The international sporting event will mark the return of National Hockey League players after a 12 year absence. It comes as the NHL set a new record for the most hat tricks in a single month this January.
Hat tricks have a rich history in the world of hockey, but it didn’t start there. In fact, the phrase originated in cricket and spread to many sports, including soccer, darts and horse racing.
In this installment of NPR’s Word of the Week series, we trace hat trick’s some 150-year-history and why it’s particularly special on a hockey rink.
How ‘hat trick’ was coined in cricket
In cricket, a hat trick refers to the dismissal of three batters by the same baller with three successive balls. Rodney Ulyate, a spokesperson for the Association of Cricket Statisticians and Historians, compares it to when a pitcher in baseball gets three consecutive strikeouts.
“I gather it’s a very common thing in baseball. I think you call it a no hit inning,” he said. “But in cricket, trust me, it is vanishingly rare.”

Now, it remains unclear who coined hat trick, but its origin did indeed involve headwear.
In the 19th century, there were reports in British newspapers of cricketers being given a hat after achieving what is now known as a hat trick. Ulyate said at the time, cricketers earned very little for competing, so their pay was often supplemented with material prizes like bats, balls and watches.
By 1874, hat trick was the common term for taking three wickets in three consecutive balls — beating out expressions “hat feat” and “bowling a gallon.” The latter stemmed from some cricketers being awarded a gallon of beer.
“ I must say that given the quantities of beer that cricketers are notorious for drinking … it’s surprising that ‘bowling a gallon’ didn’t take off,” Ulyate said.
It’s also a mystery why “cap trick” didn’t catch on since cricket players commonly wore caps, Ulyate added.
Over the years, cricketers were gifted all kinds of headwear, from a straw hat to a green felt, feathered Tyrolean hat. While the phrase hat trick remains in cricket, hat prizes themselves began to disappear in the early 1900s, during the interwar period.
“It’s pretty hard to imagine today that any millionaire cricketer would be very impressed by the gift of a hat,” Ulyate said.

Hat trick’s special place in hockey
In hockey, a hat trick not only refers to scoring three goals or more in a single game, but it’s often followed by spectators hurling their beanies, caps and other headwear onto the rink.
Like in cricket, the phrase hat trick in hockey also began with a free hat.

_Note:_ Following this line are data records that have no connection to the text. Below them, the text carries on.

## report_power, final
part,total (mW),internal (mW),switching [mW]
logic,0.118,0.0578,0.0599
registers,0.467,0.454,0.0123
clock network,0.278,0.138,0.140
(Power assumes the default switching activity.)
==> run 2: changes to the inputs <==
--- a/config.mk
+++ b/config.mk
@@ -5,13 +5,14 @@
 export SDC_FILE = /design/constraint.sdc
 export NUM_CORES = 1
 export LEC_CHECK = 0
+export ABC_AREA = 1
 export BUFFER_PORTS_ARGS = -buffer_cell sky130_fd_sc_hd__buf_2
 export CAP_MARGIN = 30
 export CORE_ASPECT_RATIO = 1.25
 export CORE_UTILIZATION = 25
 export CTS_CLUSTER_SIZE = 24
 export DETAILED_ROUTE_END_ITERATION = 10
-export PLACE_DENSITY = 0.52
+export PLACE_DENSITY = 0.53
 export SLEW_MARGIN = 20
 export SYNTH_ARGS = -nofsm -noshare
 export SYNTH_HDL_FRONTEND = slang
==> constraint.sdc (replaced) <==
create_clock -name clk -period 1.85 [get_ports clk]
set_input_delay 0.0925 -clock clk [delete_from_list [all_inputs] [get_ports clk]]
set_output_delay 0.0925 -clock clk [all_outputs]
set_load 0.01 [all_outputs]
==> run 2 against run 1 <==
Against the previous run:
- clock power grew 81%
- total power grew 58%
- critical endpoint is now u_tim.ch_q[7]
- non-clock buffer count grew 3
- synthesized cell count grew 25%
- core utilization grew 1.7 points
==> config.mk <==
export PLATFORM = sky130hd
export DESIGN_NAME = slot_tx_stream
export DESIGN_NICKNAME = d
export VERILOG_FILES = /design/src/rtl/slot_tx_pkg.sv /design/src/rtl/sample_fifo.sv /design/src/rtl/dma_pacer.sv /design/src/rtl/slot_req_ctrl.sv /design/src/rtl/slot_tx_stream.sv
export SDC_FILE = /design/constraint.sdc
export NUM_CORES = 1
export LEC_CHECK = 0
export ABC_AREA = 0
export CAP_MARGIN = 10
export CORE_MARGIN = 8
export CORE_UTILIZATION = 55
export DETAILED_ROUTE_END_ITERATION = 6
export DONT_BUFFER_PORTS = 1
export GPL_TIMING_DRIVEN = 0
export PLACE_DENSITY_LB_ADDON = 0.15
export SLEW_MARGIN = 20
export SYNTH_ARGS = -nofsm -noshare
export SYNTH_HDL_FRONTEND = slang
export SYNTH_SLANG_ARGS = --single-unit
export TNS_END_PERCENT = 100
==> constraint.sdc <==
create_clock -name clk_i -period 5.1 [get_ports clk_i]
set_input_delay 0.765 -clock clk_i [delete_from_list [all_inputs] [get_ports clk_i]]
set_output_delay 0.765 -clock clk_i [all_outputs]
set_load 0.1 [all_outputs]
$ cat src/rtl/fpcmp_predicate.sv
// Module: fpcmp_predicate
// Applies the condition code to the relation and derives the invalid-operation flag.
// Assumes at most one relation field is set.
module fpcmp_predicate
    import fpcmp_pkg::*;
(
    input  logic [CODE_W-1:0] code,
    input  rel_t              rel,
    input  logic              snan_a,
    input  logic              snan_b,
    output logic              result,
    output logic              invalid
);
    pred_e pred;
    logic  signalling;

    // Decode the code into predicate and signalling form.
    always_comb begin
        pred       = pred_e'(code[CODE_LT_BIT:CODE_UN_BIT]);
        signalling = code[CODE_SIG_BIT];
    end

    // Evaluate the predicate; PRED_NEVER still passes through exception logic.
    always_comb begin
        unique case (pred)
            PRED_NEVER: result = 1'b0;
            PRED_UN:    result = rel.un;
            PRED_EQ:    result = rel.eq;
            PRED_UEQ:   result = rel.un | rel.eq;
            PRED_LT:    result = rel.lt;
            PRED_ULT:   result = rel.un | rel.lt;
            PRED_LE:    result = rel.lt | rel.eq;
            PRED_ULE:   result = rel.un | rel.lt | rel.eq;
            default:    result = 1'b0;
        endcase
    end

    // Invalid: any signalling NaN, or any NaN under a signalling code.
    always_comb begin
        invalid = snan_a | snan_b | (signalling & rel.un);
    end

endmodule

$ cat src/rtl/fpcmp_unit.sv
// Module: fpcmp_unit (top)
// Registers a floating-point compare result on the cycle after start and
// exposes it at control-register index 1. Assumes start is a single-cycle strobe.
module fpcmp_unit
    import fpcmp_pkg::*;
#(
    parameter int unsigned EXP_W      = 8,
    parameter int unsigned MAN_W      = 23,
    parameter int unsigned CCR_IDX_W  = 4,
    parameter int unsigned CCR_DATA_W = 32
) (
    input  logic                    clk,
    input  logic                    rst_n,
    input  logic                    start,
    input  logic [EXP_W+MAN_W:0]    op_a,
    input  logic [EXP_W+MAN_W:0]    op_b,
    input  logic [CODE_W-1:0]       cond_sel,
    input  logic [CCR_IDX_W-1:0]    ccr_rd_idx,
    output logic                    cond_bit,
    output logic                    done,
    output logic                    invalid,
    output logic [CCR_DATA_W-1:0]   ccr_rd_data
);
    localparam int unsigned DATA_W   = EXP_W + MAN_W + 1;
    localparam int unsigned N_OPS    = 2;
    localparam logic [CCR_IDX_W-1:0] COND_IDX = CCR_IDX_W'(1);

    logic [DATA_W-1:0] ops [N_OPS];
    opclass_t          cls [N_OPS];
    rel_t              rel;
    logic              res_d;
    logic              inv_d;
    logic              cond_q;
    logic              inv_q;
    logic              done_q;

    // Gather operands for the classifier array.
    always_comb begin
        ops[0] = op_a;
        ops[1] = op_b;
    end

    // One classifier per operand.
    for (genvar gi = 0; gi < N_OPS; gi++) begin : g_cls
        fpcmp_classify #(.EXP_W(EXP_W), .MAN_W(MAN_W)) u_cls (
            .op  (ops[gi]),
            .cls (cls[gi])
        );
    end

    fpcmp_order #(.EXP_W(EXP_W), .MAN_W(MAN_W)) u_order (
        .op_a   (op_a),
        .op_b   (op_b),
        .nan_a  (cls[0].nan),
        .nan_b  (cls[1].nan),
        .zero_a (cls[0].zero),
        .zero_b (cls[1].zero),
        .rel    (rel)
    );

    fpcmp_predicate u_pred (
        .code    (cond_sel),
        .rel     (rel),
        .snan_a  (cls[0].snan),
        .snan_b  (cls[1].snan),
        .result  (res_d),
        .invalid (inv_d)
    );

    // Capture result and flag on a strobe; hold otherwise.
    always_ff @(posedge clk) begin
        if (!rst_n) begin
            cond_q <= 1'b0;
            inv_q  <= 1'b0;
        end else if (start) begin
            cond_q <= res_d;
            inv_q  <= inv_d;
        end
    end

    // One-cycle completion pulse.
    always_ff @(posedge clk) begin
        if (!rst_n) done_q <= 1'b0;
        else        done_q <= start;
    end

    // Control-register read port.
    always_comb begin
        ccr_rd_data = '0;
        if (ccr_rd_idx == COND_IDX) ccr_rd_data[0] = cond_q;
    end

    // Drive outputs.
    always_comb begin
        cond_bit = cond_q;
        invalid  = inv_q;
        done     = done_q;
    end

endmodule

But who exactly introduced the term? Well, that’s up for debate between two hat shops in Canada — Sammy Taft: World Famous Hatter store in Toronto and Henri Henri in Montreal. In both origin stories, the owners began gifting hockey players a hat from their store as a marketing opportunity.

“Once that connection between three goals and hats was established, fans basically took it over themselves,” said Di Lello who has written about hat tricks.
“That probably started happening gradually in the late ’40s and ’50s as hockey crowds got bigger and traditions started forming,” he added.
Marie Lansiaux, assistant hatter at Henri Henri, said at the time, spectators who flung their hats onto the ice would go retrieve their headwear at a counter after the game.
That gave the owner of Henri Henri another idea: hand out cards that can be tucked into a hat’s sweatband. On one side, the card listed the schedule of the Montreal Canadiens games, while the other side read “Like Hell it’s yours! Put it back and try another.”
“And you could write your name on the card and prove that it was your hat, so that way nobody could pinch your hat out of the boxes,” Lansiaux said.

Nowadays, the tossed hats are given to the player who scored the hat trick, or they are put on a display in the foyer of the arena, according to Philip Pritchard, vice president and curator of the Hockey Hall of Fame.
“It’s a great unwritten rule in the game of hockey,” he said.
Pritchard added that while other sports have abandoned the free hat tradition, the fact that hockey fans have kept it alive speaks to what he loves most about the game: its reverence to tradition.
“The hat trick is just another part of it and another story on why the human side of the game really shows in the game of ice hockey,” he said.